"""
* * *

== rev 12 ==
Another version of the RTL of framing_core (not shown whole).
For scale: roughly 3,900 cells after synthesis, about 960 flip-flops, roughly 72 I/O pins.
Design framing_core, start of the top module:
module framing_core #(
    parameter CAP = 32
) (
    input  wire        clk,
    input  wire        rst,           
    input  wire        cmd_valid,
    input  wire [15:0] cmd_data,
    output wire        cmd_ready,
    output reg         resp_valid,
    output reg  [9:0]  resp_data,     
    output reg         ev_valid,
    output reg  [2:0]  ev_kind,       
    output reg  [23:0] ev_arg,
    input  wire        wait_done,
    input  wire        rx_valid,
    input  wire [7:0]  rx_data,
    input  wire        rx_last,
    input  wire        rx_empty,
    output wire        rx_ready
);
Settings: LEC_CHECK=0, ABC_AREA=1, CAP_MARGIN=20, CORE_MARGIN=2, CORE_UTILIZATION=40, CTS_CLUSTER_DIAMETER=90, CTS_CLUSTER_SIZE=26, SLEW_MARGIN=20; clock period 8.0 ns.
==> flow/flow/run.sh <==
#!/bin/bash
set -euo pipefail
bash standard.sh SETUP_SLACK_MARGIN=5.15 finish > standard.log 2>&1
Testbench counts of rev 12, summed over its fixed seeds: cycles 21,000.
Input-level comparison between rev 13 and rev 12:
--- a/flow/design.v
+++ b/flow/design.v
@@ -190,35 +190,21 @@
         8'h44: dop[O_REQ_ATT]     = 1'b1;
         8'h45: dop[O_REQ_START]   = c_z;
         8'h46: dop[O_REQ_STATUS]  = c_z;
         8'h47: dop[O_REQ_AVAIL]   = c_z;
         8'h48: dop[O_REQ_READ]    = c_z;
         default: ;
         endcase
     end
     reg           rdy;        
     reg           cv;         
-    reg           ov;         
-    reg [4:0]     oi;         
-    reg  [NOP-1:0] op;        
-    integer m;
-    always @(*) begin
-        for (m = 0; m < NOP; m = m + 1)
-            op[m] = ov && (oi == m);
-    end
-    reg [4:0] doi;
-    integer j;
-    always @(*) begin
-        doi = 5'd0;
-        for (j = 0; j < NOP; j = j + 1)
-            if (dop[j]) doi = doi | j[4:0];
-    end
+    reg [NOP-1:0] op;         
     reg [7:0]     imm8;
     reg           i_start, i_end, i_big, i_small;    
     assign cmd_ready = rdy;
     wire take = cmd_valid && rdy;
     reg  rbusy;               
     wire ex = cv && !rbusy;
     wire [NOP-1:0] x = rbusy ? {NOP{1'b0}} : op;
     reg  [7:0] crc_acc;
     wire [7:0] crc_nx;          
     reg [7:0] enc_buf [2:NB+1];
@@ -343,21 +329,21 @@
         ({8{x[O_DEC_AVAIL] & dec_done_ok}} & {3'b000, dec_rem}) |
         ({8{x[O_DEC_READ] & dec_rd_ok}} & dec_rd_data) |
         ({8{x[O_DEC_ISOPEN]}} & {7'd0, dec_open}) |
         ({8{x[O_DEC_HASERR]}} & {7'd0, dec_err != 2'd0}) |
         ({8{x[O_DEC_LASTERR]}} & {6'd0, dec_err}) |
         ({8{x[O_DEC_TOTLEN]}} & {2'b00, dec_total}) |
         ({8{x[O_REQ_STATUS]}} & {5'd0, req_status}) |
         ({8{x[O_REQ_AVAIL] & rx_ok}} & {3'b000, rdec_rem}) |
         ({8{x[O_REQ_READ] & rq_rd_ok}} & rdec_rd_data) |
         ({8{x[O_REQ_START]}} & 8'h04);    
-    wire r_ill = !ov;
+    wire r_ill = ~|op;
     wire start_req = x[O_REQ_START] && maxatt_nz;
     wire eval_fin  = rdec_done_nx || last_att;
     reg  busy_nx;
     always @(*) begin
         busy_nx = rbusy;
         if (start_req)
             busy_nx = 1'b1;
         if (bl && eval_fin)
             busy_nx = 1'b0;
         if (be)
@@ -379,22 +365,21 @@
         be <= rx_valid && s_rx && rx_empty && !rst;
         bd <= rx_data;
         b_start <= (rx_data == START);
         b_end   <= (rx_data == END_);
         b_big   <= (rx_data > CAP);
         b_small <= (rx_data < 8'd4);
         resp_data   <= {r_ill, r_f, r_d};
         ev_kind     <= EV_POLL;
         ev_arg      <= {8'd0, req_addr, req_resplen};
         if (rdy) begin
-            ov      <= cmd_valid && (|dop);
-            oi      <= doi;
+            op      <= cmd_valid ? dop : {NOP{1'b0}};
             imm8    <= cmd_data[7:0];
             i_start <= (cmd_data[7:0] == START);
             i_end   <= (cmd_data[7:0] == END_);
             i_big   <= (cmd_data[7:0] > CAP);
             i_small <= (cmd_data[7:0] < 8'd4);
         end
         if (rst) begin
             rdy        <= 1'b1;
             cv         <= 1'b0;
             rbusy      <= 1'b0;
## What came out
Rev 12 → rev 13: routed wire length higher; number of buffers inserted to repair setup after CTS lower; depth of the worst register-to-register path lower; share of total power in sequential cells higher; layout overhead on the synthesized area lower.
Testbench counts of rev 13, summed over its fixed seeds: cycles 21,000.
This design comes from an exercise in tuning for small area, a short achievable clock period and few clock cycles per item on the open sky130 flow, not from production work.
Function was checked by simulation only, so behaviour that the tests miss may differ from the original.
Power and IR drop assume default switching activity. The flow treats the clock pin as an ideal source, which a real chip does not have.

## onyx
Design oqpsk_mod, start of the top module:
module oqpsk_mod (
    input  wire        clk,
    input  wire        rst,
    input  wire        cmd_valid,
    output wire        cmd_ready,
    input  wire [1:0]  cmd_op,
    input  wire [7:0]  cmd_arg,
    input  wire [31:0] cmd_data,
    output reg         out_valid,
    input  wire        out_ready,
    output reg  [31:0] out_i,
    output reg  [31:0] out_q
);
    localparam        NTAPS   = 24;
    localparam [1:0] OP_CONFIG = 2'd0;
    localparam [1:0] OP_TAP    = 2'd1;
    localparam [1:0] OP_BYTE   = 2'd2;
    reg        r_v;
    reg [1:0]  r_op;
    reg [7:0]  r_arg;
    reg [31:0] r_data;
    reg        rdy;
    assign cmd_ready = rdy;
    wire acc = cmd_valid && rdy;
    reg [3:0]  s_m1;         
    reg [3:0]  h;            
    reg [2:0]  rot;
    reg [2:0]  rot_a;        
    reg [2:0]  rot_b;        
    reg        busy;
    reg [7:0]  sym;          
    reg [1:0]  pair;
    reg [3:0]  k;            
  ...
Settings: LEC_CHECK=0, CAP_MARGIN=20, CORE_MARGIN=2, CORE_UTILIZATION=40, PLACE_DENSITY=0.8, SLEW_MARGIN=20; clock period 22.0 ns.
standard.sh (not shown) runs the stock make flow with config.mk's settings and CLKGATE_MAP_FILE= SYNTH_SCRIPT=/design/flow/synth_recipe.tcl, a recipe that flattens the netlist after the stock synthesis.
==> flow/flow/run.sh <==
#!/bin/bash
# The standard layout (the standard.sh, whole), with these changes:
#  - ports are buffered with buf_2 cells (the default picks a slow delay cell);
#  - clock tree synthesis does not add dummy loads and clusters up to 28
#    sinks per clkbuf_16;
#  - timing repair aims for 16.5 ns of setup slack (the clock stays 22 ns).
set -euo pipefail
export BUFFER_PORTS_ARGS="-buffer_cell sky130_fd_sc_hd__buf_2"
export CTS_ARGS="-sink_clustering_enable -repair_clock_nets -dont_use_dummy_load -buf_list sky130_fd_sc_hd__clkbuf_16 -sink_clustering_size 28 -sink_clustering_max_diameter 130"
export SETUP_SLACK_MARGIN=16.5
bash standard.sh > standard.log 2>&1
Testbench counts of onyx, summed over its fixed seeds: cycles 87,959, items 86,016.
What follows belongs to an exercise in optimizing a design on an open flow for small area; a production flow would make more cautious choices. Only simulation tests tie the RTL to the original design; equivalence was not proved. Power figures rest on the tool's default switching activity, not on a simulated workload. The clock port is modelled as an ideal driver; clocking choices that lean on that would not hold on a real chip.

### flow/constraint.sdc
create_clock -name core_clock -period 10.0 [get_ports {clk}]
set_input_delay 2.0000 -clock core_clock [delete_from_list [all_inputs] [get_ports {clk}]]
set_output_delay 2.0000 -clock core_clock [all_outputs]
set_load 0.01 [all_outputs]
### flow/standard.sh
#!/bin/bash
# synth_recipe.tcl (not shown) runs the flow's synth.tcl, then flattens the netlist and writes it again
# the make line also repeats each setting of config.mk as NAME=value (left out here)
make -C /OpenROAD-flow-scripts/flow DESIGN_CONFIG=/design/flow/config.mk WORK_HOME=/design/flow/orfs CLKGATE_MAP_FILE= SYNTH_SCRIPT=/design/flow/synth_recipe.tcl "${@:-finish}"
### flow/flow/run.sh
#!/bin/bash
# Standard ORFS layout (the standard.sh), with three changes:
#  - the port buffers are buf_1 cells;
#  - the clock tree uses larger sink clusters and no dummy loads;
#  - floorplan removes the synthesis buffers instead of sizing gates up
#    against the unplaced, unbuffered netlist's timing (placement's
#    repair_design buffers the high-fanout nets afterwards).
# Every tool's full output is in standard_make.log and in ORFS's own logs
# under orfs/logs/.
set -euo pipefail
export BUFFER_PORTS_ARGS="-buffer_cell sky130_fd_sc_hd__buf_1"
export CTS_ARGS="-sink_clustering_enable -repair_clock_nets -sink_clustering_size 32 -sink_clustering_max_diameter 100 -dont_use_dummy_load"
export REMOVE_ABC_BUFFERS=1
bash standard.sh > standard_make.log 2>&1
"""
Give only the lines from the one holding "wire [NOP-1:0] x" through the one holding "<= cmd_valid ?", each restated exactly as it appears above.

     wire [NOP-1:0] x = rbusy ? {NOP{1'b0}} : op;
     reg  [7:0] crc_acc;
     wire [7:0] crc_nx;          
     reg [7:0] enc_buf [2:NB+1];
@@ -343,21 +329,21 @@
         ({8{x[O_DEC_AVAIL] & dec_done_ok}} & {3'b000, dec_rem}) |
         ({8{x[O_DEC_READ] & dec_rd_ok}} & dec_rd_data) |
         ({8{x[O_DEC_ISOPEN]}} & {7'd0, dec_open}) |
         ({8{x[O_DEC_HASERR]}} & {7'd0, dec_err != 2'd0}) |
         ({8{x[O_DEC_LASTERR]}} & {6'd0, dec_err}) |
         ({8{x[O_DEC_TOTLEN]}} & {2'b00, dec_total}) |
         ({8{x[O_REQ_STATUS]}} & {5'd0, req_status}) |
         ({8{x[O_REQ_AVAIL] & rx_ok}} & {3'b000, rdec_rem}) |
         ({8{x[O_REQ_READ] & rq_rd_ok}} & rdec_rd_data) |
         ({8{x[O_REQ_START]}} & 8'h04);    
-    wire r_ill = !ov;
+    wire r_ill = ~|op;
     wire start_req = x[O_REQ_START] && maxatt_nz;
     wire eval_fin  = rdec_done_nx || last_att;
     reg  busy_nx;
     always @(*) begin
         busy_nx = rbusy;
         if (start_req)
             busy_nx = 1'b1;
         if (bl && eval_fin)
             busy_nx = 1'b0;
         if (be)
@@ -379,22 +365,21 @@
         be <= rx_valid && s_rx && rx_empty && !rst;
         bd <= rx_data;
         b_start <= (rx_data == START);
         b_end   <= (rx_data == END_);
         b_big   <= (rx_data > CAP);
         b_small <= (rx_data < 8'd4);
         resp_data   <= {r_ill, r_f, r_d};
         ev_kind     <= EV_POLL;
         ev_arg      <= {8'd0, req_addr, req_resplen};
         if (rdy) begin
-            ov      <= cmd_valid && (|dop);
-            oi      <= doi;
+            op      <= cmd_valid ? dop : {NOP{1'b0}};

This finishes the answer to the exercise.